Start of INFORMATION SUPPLIED

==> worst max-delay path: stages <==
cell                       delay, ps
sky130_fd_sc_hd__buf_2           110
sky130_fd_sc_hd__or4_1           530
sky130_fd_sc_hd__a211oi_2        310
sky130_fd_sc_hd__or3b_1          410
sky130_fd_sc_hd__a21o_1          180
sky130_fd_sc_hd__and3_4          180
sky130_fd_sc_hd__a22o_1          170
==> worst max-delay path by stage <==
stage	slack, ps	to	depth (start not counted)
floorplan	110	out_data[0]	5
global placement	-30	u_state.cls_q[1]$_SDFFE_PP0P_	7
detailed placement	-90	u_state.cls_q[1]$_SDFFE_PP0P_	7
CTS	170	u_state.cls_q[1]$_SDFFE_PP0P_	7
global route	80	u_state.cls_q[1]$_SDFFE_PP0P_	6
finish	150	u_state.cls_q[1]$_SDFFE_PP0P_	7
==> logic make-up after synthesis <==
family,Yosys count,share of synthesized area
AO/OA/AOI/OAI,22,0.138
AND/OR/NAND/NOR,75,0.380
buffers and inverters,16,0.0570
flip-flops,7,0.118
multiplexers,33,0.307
[src/rtl/xlat_pkg.sv]
// Shared constants and types for the translation walker.
// Assumes 32-bit addresses and 32-bit descriptors.
package xlat_pkg;
    localparam int ADDR_W      = 32;
    localparam int L1_IDX_W    = 12;
    localparam int L2_IDX_W    = 8;
    localparam int PAGE_OFF_W  = 12;
    localparam int SEC_OFF_W   = ADDR_W - L1_IDX_W;       // 20
    localparam int SUPER_OFF_W = SEC_OFF_W + 4;           // 24
    localparam int L1_ALIGN_W  = L1_IDX_W + 2;            // 14
    localparam int L2_ALIGN_W  = L2_IDX_W + 2;            // 10
    localparam int DOM_W       = 4;
    localparam int AP_W        = 3;

    typedef enum logic [2:0] {
        ST_IDLE,
        ST_L1_REQ,
        ST_L1_WAIT,
        ST_L2_REQ,
        ST_L2_WAIT,
        ST_DONE,
        ST_FAULT
    } walk_state_t;

    typedef enum logic [1:0] {
        L1K_FAULT,
        L1K_SECTION,
        L1K_TABLE
    } l1_kind_t;
endpackage

[src/rtl/xlat_base_sel.sv]
// Picks the table base from the leading virtual address bits and forms
// the first-level descriptor fetch address.
// Assumes both bases are aligned to the table size (16 KB).
module xlat_base_sel
    import xlat_pkg::*;
#(
    parameter int SPLIT_W = 3
) (
    input  logic [ADDR_W-1:0]  va,
    input  logic [ADDR_W-1:0]  base0,
    input  logic [ADDR_W-1:0]  base1,
    input  logic [SPLIT_W-1:0] split_n,
    output logic [ADDR_W-1:0]  l1_addr
);
    logic [ADDR_W-1:0] top_mask;
    logic              use_hi;
    logic [ADDR_W-1:0] base_sel;
    logic              unused_base;

    // Mark each address bit that belongs to the leading split_n bits.
    for (genvar i = 0; i < ADDR_W; i++) begin : g_mask
        assign top_mask[i] = (ADDR_W - i) <= int'(split_n);
    end

    // Any set bit in the leading region selects the second base.
    assign use_hi   = |(va & top_mask);
    assign base_sel = use_hi ? base1 : base0;
    assign l1_addr  = {base_sel[ADDR_W-1:L1_ALIGN_W], va[ADDR_W-1:SEC_OFF_W], 2'b00};

    assign unused_base = ^{base0[L1_ALIGN_W-1:0], base1[L1_ALIGN_W-1:0]};
endmodule

[src/rtl/xlat_l1_dec.sv]
// Decodes a first-level descriptor: fault, section/supersection mapping,
// or pointer to a second-level table.
// Assumes bits [1:0] give the type and bit 18 marks a supersection.
module xlat_l1_dec
    import xlat_pkg::*;
(
    input  logic [ADDR_W-1:0]      desc,
    input  logic [SUPER_OFF_W-1:0] va_lo,
    output l1_kind_t               kind,
    output logic [ADDR_W-1:0]      pa,
    output logic [DOM_W-1:0]       dom,
    output logic [AP_W-1:0]        ap,
    output logic [ADDR_W-1:0]      l2_addr
);
    logic unused_desc;

    // Classify the descriptor and build the section address.
    always_comb begin
        unique case (desc[1:0])
            2'b00:   kind = L1K_FAULT;
            2'b01:   kind = L1K_TABLE;
            default: kind = L1K_SECTION;
        endcase
        if (desc[18]) begin
            pa = {desc[ADDR_W-1:SUPER_OFF_W], va_lo};
        end else begin
            pa = {desc[ADDR_W-1:SEC_OFF_W], va_lo[SEC_OFF_W-1:0]};
        end
    end

    assign dom     = desc[8:5];
    assign ap      = {desc[15], desc[11:10]};
    assign l2_addr = {desc[ADDR_W-1:L2_ALIGN_W], va_lo[SEC_OFF_W-1:PAGE_OFF_W], 2'b00};

    assign unused_desc = ^{desc[19], desc[17:16], desc[14:12], desc[9], desc[4:2]};
endmodule

[src/rtl/xlat_l2_dec.sv]
// Decodes a second-level entry: a small page when bit 1 is set,
// otherwise a fault.
// Assumes 4 KB pages.
module xlat_l2_dec
    import xlat_pkg::*;
(
    input  logic [ADDR_W-1:0]     entry,
    input  logic [PAGE_OFF_W-1:0] va_lo,
    output logic                  fault,
    output logic [ADDR_W-1:0]     pa,
    output logic [AP_W-1:0]       ap
);
    logic unused_entry;

    assign fault = ~entry[1];
    assign pa    = {entry[ADDR_W-1:PAGE_OFF_W], va_lo};
    assign ap    = {entry[9], entry[5:4]};

    assign unused_entry = ^{entry[11:10], entry[8:6], entry[3:2], entry[0]};
endmodule
[src/rtl/lpg_pkg.sv]
package lpg_pkg;
    localparam int LABEL_W = 20;
    localparam int CAUSE_W = 6;
    localparam int TVAL_W  = 4;
    localparam int RIDX_W  = 5;
    localparam logic [CAUSE_W-1:0] SWCHK_CAUSE = CAUSE_W'(18);
    localparam logic [TVAL_W-1:0]  LPAD_CODE   = TVAL_W'(2);

    localparam logic [6:0] OPC_JALR  = 7'b1100111;
    localparam logic [6:0] OPC_AUIPC = 7'b0010111;
    localparam logic [3:0] C_F4_JR   = 4'b1000;
    localparam logic [3:0] C_F4_JALR = 4'b1001;

    typedef enum logic {
        LPG_IDLE  = 1'b0,
        LPG_ARMED = 1'b1
    } lpg_state_e;
endpackage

End of INFORMATION SUPPLIED

Transcribe the lines above between the line holding "buffers and inverters,16,0.0570" and the line holding "flip-flops,7,0.118", inclusive, exactly as they stand and with nothing added.

_SOLUTION TO THE PROBLEM_
buffers and inverters,16,0.0570
flip-flops,7,0.118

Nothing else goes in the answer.